Data Warehouse Toolkit Chapter IV - notes
22 Nov 2014- Three ways of modelling inventory:
- Daily snapshots with amounts on hand and sold.
- Record all transactions which affect inventory (but it is hard to use for analytics!)
- Accumulating snapshot: 1 row denotes the whole lifecycle of an item (eg. there is a column with a date when arrived to warehouse, date when was inspected and row when leaves the warehouse - this row is updated over a longer timespan).
- Enterprise Data Warehouse Bus Matrix - the whole thing just means that different business processes contribute to different dimensions. Some of the dimensions are common across the company. If you’re implementing a warehouse dear reader - just do it one process at a time.

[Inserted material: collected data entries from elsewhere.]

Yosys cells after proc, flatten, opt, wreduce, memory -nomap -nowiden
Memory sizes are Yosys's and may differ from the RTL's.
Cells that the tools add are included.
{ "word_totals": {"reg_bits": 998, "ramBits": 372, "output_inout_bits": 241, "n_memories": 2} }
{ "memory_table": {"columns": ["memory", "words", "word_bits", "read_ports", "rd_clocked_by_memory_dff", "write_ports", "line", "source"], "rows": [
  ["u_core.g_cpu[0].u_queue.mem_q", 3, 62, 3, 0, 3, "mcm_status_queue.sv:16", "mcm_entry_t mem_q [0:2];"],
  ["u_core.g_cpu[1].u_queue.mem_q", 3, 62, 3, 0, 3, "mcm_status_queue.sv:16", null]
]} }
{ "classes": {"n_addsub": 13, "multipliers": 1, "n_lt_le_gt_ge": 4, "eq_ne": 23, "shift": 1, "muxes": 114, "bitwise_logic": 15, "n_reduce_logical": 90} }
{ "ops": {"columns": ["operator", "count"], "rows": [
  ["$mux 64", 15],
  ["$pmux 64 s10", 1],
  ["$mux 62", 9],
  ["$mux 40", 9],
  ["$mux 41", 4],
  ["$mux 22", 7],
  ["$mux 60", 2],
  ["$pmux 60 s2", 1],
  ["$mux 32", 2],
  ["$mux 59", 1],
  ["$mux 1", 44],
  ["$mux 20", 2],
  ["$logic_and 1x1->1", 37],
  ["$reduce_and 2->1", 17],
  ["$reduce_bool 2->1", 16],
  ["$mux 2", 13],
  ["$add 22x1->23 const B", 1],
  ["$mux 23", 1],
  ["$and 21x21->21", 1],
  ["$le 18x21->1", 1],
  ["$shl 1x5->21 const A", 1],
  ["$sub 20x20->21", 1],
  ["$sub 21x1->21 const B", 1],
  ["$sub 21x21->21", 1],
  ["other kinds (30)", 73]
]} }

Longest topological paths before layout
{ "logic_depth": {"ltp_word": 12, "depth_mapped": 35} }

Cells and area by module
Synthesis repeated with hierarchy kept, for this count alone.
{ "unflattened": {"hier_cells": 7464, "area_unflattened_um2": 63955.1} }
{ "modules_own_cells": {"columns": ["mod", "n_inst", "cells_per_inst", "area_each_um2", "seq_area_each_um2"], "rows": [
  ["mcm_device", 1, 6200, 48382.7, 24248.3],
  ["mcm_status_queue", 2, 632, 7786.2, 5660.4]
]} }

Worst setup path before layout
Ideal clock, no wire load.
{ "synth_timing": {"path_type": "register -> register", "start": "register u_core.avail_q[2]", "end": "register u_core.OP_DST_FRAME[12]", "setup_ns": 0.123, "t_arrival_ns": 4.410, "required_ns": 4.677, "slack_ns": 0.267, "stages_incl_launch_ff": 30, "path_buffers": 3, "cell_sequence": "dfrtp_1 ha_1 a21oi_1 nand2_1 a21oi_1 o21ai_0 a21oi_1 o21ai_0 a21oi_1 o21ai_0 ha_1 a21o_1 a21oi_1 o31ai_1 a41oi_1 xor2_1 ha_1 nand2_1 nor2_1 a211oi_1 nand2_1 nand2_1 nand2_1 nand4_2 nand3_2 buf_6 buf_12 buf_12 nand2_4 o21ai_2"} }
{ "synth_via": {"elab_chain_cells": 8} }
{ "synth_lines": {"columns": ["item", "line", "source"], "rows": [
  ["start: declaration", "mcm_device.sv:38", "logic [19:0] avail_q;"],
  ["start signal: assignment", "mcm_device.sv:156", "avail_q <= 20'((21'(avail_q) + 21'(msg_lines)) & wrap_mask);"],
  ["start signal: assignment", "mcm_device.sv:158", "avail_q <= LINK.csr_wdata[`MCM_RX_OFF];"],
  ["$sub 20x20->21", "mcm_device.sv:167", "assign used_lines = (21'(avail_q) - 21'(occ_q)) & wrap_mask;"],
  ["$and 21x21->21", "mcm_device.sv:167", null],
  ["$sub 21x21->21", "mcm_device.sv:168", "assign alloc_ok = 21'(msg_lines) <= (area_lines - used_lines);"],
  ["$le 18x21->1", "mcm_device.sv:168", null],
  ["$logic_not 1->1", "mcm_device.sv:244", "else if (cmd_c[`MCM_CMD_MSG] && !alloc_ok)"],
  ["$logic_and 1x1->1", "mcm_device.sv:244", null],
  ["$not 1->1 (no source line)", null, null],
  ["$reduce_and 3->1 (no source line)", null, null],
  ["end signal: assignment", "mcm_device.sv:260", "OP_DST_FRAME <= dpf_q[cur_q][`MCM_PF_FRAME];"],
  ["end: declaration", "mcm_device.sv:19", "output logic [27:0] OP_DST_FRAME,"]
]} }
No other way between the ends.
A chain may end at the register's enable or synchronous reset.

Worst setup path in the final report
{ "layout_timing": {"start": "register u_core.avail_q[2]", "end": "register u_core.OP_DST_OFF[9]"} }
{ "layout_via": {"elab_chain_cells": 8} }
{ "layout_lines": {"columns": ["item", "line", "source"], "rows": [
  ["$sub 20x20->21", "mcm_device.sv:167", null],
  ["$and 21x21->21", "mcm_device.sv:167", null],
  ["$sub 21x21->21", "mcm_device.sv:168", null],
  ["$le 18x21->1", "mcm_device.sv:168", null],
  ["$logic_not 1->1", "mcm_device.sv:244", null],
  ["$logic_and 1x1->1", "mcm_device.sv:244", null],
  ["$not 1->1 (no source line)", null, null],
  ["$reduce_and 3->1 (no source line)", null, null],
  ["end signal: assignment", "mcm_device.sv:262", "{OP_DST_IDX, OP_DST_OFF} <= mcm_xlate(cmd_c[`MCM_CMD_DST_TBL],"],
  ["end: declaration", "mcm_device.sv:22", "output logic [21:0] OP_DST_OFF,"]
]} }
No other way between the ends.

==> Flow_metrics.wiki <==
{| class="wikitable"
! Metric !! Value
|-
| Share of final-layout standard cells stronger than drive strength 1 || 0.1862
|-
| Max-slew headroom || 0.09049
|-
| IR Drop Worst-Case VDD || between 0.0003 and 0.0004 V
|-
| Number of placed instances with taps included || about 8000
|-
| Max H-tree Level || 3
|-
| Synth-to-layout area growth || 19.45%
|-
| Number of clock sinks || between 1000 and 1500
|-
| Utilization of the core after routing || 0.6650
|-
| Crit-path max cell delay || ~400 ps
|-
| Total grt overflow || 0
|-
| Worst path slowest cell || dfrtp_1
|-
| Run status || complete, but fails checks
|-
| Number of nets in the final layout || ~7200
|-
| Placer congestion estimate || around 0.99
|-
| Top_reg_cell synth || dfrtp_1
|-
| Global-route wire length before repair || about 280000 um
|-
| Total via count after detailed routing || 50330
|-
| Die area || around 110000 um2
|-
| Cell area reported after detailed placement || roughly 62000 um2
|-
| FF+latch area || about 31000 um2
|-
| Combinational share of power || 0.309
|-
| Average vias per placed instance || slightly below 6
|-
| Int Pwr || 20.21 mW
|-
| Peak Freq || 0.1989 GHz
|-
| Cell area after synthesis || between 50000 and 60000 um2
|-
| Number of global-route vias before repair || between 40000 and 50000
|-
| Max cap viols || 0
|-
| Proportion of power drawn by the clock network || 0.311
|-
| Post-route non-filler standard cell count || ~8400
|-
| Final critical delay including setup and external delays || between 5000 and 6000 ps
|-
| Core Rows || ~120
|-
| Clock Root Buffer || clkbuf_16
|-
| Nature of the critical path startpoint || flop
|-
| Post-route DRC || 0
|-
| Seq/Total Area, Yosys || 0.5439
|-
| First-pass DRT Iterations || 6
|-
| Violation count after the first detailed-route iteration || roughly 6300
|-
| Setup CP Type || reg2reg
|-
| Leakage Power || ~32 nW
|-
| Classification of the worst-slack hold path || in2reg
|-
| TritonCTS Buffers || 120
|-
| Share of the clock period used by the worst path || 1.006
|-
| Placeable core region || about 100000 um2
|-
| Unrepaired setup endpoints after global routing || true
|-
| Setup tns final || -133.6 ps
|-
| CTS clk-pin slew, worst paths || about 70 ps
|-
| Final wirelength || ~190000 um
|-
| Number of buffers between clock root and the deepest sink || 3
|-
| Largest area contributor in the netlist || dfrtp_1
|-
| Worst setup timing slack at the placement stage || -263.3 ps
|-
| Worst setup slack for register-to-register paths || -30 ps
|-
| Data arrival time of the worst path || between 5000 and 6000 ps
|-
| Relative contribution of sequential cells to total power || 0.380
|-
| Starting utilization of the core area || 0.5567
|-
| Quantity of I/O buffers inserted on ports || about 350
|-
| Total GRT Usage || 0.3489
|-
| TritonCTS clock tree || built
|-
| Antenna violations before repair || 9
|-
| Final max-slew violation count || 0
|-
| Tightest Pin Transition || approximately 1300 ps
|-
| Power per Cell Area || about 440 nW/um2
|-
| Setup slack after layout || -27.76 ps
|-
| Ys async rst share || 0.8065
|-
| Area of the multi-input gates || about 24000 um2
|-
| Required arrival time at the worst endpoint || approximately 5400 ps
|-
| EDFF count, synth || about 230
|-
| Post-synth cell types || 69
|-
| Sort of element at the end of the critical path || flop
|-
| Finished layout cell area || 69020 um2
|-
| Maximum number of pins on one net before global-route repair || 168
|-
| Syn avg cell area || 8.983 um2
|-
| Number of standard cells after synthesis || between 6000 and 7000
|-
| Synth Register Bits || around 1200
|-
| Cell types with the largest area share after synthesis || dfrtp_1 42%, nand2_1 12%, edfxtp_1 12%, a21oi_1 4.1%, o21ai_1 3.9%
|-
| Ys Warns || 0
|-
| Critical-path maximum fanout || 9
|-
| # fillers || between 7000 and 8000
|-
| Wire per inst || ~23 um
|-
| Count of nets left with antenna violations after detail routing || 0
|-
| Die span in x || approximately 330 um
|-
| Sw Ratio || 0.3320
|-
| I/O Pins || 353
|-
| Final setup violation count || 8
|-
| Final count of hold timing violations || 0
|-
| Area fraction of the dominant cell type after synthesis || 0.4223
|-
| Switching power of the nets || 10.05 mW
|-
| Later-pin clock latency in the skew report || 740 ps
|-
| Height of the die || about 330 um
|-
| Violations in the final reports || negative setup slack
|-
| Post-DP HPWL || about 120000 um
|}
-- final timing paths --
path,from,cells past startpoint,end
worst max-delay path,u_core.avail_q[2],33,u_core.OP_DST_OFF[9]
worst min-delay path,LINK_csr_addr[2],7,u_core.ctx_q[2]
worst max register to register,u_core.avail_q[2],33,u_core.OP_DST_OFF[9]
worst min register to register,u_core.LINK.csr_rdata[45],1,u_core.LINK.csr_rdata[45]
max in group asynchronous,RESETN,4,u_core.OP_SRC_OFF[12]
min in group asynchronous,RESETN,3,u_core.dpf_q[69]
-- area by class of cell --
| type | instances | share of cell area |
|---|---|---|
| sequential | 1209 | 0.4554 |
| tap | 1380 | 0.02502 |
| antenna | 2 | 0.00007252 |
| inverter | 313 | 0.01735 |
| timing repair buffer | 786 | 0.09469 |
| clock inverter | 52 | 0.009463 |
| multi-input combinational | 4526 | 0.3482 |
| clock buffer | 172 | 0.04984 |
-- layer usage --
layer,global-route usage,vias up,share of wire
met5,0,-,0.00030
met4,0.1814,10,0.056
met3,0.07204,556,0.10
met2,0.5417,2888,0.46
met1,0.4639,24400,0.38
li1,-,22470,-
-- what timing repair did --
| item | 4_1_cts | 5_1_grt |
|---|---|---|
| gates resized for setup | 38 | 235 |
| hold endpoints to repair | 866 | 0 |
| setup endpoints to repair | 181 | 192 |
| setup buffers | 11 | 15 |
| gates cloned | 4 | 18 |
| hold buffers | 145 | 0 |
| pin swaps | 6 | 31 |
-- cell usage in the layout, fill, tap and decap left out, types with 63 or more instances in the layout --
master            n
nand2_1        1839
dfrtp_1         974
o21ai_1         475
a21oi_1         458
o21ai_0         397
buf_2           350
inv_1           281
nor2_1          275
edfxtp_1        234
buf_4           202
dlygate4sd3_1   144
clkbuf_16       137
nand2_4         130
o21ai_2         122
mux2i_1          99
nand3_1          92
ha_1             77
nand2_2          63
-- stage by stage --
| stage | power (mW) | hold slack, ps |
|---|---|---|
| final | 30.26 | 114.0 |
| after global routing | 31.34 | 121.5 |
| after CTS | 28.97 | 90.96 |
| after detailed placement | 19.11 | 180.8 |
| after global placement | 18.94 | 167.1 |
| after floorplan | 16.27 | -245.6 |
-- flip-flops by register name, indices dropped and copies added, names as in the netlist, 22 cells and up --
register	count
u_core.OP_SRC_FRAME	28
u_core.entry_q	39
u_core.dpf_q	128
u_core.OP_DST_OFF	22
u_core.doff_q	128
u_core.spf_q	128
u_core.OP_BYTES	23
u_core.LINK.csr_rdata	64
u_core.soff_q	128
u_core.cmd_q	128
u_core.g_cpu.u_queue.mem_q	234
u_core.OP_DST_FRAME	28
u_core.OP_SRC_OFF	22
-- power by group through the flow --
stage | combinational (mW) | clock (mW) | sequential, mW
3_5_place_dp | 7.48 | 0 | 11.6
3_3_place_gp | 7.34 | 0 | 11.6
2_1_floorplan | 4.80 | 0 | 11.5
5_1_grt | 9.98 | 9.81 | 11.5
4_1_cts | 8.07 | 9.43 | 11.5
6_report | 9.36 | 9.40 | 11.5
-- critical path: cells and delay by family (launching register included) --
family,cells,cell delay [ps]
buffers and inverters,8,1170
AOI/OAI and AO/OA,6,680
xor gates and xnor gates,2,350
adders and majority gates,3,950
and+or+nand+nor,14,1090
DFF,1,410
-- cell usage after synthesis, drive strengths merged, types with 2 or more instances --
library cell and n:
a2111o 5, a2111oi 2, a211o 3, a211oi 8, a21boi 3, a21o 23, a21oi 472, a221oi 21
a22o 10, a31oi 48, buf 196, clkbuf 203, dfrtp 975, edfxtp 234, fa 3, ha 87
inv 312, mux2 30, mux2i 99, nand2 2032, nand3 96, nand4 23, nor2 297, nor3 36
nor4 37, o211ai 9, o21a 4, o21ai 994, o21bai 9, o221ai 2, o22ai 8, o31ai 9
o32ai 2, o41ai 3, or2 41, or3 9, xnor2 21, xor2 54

- Author emphasizes that the “bus matrix” is a tool for communication and work organization (you can use it to tell someone what is being implemented and you can plan that eg. you implement now that particular row).
- Don’t overgeneralize - ‘employees != customers’ (although in physical world both are people… well at least usually ;))
- Ideally - use the same dimension tables across all fact tables (from different business processes)
- Unfortunately - world isn’t ideal (mostly…). It is also acceptable to have the dimensions conform not fully - but in a subset of features:
- Dimension for one of the fact tables contains a subset of other dimension’s columns (eg. a Product Dimension may contain Brand Description, Category Description, Subcategory Description and a Brand Dimension may contain only Brand Description and Category Description. Those tables have the same values in the subset of columns: Brand Description and Category Description. This is what makes them conform.
- Dimension which contains a subset of rows of another dimension.
- Sometimes it doesn’t make sense to integrate everything (eg. each department might have own customers and there is no will to do a cross-sell deal).
- Fact tables also need to conform!
You must be disciplined in your data naming practises. If it is impossible to conform a fact exactly, you should give different names to the different interpretations so that business users do not combine these incompatible facts in calculations.